What the task asks: Once you find the line with "watchdog_fire <= nxt_fire;" in the data that follows, repeat it and every line after it exactly, through the line with "endmodule : swd_top".

[Data records]
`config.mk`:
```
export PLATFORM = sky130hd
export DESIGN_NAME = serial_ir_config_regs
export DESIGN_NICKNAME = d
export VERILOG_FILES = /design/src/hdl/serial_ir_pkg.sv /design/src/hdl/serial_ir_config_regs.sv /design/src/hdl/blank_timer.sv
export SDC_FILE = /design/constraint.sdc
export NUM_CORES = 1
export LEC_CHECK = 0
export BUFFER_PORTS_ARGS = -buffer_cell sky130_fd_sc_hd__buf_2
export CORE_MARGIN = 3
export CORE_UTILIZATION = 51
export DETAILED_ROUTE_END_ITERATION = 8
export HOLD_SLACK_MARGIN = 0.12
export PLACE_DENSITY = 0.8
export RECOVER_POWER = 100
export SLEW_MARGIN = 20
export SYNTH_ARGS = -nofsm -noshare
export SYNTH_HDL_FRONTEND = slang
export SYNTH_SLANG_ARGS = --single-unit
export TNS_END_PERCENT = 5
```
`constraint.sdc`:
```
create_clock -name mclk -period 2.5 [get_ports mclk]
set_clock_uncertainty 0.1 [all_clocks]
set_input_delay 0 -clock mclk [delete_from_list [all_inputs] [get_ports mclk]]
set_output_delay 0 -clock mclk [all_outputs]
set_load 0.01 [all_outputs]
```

---

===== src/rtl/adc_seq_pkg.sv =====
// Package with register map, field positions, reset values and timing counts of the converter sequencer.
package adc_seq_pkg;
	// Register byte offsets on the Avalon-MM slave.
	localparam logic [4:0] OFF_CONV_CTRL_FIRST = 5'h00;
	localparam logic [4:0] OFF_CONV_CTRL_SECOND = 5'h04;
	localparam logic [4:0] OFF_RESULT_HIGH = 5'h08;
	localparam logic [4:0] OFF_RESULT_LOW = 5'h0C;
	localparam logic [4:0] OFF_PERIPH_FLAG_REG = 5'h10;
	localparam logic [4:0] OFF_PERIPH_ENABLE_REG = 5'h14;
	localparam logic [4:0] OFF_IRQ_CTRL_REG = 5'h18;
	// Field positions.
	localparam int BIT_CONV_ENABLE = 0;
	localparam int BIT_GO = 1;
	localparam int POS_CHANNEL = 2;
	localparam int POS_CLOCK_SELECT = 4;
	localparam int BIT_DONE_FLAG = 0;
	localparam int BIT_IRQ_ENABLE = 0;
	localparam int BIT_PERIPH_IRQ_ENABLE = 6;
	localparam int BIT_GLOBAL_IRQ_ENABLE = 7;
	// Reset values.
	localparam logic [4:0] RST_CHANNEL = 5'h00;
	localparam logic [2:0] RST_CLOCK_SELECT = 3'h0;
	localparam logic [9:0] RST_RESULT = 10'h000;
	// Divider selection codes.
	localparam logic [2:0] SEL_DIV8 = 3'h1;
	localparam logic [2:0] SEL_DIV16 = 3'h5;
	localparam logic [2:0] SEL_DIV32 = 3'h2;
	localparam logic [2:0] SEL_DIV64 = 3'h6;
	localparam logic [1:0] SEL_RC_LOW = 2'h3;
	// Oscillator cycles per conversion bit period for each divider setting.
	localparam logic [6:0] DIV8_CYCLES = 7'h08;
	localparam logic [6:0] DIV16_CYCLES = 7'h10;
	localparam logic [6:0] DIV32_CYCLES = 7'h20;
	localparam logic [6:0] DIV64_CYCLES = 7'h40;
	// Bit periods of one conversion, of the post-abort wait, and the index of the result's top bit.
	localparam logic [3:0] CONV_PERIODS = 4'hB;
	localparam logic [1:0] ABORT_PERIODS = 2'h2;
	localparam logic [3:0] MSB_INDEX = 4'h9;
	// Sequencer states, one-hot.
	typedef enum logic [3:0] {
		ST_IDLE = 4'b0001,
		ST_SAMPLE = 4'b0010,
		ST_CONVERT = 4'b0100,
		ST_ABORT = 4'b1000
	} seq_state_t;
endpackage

==

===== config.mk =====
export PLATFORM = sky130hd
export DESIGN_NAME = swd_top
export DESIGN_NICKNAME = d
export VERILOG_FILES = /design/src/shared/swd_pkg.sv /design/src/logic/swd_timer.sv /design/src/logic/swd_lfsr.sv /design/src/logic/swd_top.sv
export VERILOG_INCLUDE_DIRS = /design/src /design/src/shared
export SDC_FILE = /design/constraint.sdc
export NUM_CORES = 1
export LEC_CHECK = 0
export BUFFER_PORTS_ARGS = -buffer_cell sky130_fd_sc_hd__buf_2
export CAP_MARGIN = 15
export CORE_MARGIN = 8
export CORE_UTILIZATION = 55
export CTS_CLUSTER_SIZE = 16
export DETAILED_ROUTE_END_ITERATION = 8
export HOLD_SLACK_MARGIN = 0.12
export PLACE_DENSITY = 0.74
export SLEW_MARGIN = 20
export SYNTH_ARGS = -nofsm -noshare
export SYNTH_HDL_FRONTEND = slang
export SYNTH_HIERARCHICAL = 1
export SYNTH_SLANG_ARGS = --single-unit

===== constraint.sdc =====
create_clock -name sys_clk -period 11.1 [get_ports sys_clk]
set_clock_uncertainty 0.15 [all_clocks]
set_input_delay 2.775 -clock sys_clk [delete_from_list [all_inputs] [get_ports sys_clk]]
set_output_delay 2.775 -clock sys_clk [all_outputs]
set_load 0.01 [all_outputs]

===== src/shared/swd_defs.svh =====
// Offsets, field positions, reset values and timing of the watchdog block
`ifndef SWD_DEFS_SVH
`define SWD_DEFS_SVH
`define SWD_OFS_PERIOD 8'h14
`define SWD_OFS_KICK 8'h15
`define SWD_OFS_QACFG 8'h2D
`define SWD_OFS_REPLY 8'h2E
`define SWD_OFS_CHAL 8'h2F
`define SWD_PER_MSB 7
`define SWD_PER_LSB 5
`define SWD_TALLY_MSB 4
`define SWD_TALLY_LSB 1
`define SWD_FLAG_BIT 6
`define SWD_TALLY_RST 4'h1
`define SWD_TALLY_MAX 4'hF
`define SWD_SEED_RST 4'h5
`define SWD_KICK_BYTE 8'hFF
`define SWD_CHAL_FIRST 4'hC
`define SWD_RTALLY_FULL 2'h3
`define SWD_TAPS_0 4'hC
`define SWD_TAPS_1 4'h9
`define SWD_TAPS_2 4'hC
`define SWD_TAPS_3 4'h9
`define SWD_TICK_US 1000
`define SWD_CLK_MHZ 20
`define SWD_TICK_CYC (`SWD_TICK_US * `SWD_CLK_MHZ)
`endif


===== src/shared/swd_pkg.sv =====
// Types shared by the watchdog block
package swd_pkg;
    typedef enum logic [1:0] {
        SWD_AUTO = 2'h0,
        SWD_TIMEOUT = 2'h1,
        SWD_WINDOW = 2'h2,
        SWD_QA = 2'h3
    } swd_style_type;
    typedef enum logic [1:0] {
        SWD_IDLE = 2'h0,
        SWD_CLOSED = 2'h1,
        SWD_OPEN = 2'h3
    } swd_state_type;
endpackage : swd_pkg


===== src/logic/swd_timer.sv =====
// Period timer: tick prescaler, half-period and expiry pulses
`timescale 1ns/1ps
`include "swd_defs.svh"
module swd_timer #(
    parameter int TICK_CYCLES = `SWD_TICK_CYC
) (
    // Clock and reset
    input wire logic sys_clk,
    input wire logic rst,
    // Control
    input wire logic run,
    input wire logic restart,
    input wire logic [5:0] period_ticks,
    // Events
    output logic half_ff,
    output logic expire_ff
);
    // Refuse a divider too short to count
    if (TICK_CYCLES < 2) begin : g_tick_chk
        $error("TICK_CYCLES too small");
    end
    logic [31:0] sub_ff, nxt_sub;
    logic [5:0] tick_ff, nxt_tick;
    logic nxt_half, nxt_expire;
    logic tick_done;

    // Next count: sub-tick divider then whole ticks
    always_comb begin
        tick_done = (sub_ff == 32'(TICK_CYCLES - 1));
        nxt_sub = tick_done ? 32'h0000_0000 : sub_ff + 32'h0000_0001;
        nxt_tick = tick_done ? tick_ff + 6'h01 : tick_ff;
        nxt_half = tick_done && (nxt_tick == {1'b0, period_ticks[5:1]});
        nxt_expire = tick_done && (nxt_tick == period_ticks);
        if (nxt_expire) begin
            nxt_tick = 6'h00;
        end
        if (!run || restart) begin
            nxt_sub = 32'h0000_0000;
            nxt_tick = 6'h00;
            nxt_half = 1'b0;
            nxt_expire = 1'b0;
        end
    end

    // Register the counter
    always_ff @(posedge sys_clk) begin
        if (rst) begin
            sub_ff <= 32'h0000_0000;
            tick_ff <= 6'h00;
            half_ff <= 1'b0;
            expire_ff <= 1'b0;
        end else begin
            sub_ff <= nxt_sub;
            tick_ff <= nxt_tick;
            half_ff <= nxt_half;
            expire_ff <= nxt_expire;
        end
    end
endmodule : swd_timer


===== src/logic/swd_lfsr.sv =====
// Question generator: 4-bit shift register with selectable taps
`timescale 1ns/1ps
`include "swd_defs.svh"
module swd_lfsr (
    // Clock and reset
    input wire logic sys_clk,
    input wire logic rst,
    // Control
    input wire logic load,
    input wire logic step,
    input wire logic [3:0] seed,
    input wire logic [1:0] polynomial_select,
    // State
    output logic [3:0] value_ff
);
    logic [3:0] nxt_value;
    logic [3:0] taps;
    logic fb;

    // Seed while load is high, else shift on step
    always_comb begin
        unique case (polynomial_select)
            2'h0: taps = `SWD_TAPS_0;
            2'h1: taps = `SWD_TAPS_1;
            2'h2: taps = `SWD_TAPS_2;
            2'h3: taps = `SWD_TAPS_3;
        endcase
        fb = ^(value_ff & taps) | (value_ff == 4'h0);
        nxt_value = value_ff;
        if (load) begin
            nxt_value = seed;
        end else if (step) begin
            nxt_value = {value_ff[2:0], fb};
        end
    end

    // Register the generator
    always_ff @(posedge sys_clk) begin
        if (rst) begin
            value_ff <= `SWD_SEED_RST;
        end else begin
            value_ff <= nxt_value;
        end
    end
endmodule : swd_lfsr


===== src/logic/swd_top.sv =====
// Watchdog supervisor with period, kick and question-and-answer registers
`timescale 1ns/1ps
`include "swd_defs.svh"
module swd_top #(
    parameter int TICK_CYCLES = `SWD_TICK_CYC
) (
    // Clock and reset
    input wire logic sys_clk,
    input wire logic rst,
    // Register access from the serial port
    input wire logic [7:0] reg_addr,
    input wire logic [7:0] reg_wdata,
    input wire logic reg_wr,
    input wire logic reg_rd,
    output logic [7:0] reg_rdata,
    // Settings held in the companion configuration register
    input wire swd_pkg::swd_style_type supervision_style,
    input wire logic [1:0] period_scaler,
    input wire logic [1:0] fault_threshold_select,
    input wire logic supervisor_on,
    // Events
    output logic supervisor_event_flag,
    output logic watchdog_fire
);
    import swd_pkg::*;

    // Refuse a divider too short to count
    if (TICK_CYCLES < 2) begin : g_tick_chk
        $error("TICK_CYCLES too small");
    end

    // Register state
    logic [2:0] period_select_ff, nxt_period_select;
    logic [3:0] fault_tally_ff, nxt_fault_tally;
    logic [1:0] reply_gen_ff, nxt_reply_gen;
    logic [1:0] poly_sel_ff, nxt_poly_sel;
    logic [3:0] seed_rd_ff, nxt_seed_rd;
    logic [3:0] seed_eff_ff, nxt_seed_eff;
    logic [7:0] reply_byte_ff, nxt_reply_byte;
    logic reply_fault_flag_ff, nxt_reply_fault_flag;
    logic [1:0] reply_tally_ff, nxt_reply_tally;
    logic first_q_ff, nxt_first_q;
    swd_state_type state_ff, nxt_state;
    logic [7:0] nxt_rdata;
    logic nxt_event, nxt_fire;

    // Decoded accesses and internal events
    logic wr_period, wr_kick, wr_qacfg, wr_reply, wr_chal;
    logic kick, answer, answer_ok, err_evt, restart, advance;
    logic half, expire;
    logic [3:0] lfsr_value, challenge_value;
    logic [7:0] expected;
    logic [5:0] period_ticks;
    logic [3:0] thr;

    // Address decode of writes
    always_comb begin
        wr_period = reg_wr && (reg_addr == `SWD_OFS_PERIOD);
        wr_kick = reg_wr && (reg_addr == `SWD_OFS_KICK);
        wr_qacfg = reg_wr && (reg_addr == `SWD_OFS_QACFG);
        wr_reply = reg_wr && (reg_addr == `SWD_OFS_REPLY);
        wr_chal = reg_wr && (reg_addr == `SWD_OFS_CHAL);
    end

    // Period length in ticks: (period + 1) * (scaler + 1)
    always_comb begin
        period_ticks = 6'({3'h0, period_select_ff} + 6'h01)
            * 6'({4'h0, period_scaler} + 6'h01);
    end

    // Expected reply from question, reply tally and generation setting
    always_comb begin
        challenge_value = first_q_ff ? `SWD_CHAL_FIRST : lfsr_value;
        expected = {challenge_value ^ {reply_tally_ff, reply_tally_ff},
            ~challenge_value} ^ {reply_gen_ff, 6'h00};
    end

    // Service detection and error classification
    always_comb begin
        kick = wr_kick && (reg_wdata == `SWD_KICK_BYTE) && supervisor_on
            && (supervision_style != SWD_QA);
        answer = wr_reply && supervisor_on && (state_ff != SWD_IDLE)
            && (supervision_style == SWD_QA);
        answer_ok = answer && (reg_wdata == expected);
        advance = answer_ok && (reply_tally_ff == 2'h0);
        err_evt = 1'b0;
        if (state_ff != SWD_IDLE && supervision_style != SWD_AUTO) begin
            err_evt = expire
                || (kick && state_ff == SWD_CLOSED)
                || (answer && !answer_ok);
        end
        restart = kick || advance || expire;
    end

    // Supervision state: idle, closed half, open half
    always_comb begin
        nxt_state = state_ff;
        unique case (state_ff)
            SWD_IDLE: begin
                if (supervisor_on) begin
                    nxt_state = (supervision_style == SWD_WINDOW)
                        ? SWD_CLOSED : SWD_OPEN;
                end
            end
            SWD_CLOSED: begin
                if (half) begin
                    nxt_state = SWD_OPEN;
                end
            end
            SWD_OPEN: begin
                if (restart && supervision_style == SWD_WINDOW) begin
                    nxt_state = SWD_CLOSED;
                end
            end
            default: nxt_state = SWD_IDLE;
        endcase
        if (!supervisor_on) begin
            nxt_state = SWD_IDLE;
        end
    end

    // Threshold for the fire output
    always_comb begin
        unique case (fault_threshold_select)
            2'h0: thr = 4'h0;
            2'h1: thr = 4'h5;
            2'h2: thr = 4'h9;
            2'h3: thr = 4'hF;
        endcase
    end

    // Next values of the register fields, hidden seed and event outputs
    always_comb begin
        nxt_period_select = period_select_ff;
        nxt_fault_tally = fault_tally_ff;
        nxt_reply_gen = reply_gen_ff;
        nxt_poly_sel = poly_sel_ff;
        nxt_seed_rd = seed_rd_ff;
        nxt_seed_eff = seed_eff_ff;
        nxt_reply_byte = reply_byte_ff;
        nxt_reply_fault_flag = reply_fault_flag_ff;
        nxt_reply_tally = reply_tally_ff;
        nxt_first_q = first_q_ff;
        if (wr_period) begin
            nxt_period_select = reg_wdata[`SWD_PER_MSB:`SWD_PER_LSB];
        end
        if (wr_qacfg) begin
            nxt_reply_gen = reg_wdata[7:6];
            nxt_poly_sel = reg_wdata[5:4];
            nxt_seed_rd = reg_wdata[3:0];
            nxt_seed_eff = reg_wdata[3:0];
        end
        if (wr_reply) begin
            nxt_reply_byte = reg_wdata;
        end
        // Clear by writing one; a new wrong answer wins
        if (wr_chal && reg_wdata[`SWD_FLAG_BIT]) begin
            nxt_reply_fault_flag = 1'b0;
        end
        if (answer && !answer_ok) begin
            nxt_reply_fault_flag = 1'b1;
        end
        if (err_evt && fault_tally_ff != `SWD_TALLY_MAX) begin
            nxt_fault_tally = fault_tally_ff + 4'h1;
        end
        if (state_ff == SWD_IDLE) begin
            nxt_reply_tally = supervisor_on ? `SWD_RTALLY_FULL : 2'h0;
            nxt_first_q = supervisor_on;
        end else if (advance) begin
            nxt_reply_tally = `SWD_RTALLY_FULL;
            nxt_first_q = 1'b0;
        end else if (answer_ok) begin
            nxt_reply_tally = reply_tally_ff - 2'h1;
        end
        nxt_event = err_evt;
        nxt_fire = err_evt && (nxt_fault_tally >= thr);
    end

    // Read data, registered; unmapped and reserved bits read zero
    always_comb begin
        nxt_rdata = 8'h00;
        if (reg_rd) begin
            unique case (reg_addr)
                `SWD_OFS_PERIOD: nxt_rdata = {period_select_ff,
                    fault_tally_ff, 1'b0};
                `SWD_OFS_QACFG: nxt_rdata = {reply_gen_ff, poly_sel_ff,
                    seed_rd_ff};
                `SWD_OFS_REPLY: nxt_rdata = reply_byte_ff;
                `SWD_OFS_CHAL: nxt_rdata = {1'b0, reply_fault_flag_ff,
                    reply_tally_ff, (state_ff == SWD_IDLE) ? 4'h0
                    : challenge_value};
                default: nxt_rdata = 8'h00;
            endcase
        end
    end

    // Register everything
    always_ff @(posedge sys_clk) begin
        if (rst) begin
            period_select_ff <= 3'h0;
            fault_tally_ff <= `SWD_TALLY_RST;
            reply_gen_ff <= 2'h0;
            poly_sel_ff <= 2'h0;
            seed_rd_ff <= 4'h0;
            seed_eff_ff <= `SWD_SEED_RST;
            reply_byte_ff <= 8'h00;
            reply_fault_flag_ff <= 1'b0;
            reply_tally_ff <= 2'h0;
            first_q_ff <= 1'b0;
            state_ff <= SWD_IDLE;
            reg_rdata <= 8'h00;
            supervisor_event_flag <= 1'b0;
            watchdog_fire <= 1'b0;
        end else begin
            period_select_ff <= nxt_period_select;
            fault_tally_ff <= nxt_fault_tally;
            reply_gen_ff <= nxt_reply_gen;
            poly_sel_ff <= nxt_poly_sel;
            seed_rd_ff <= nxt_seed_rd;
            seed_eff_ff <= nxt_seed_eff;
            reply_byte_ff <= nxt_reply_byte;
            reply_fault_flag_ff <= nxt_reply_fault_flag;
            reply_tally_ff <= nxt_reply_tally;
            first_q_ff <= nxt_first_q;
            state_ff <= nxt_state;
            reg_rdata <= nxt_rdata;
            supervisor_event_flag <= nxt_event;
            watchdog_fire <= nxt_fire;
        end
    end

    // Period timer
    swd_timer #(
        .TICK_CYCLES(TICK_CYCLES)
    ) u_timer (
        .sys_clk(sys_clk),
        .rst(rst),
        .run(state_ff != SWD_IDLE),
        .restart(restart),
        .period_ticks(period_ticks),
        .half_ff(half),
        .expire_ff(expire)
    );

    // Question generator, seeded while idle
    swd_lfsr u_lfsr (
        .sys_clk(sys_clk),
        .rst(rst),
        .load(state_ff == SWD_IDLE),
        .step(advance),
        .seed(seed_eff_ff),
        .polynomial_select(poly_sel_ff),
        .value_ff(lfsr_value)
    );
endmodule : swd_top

Answer to this task:
            watchdog_fire <= nxt_fire;
        end
    end

    // Period timer
    swd_timer #(
        .TICK_CYCLES(TICK_CYCLES)
    ) u_timer (
        .sys_clk(sys_clk),
        .rst(rst),
        .run(state_ff != SWD_IDLE),
        .restart(restart),
        .period_ticks(period_ticks),
        .half_ff(half),
        .expire_ff(expire)
    );

    // Question generator, seeded while idle
    swd_lfsr u_lfsr (
        .sys_clk(sys_clk),
        .rst(rst),
        .load(state_ff == SWD_IDLE),
        .step(advance),
        .seed(seed_eff_ff),
        .polynomial_select(poly_sel_ff),
        .value_ff(lfsr_value)
    );
endmodule : swd_top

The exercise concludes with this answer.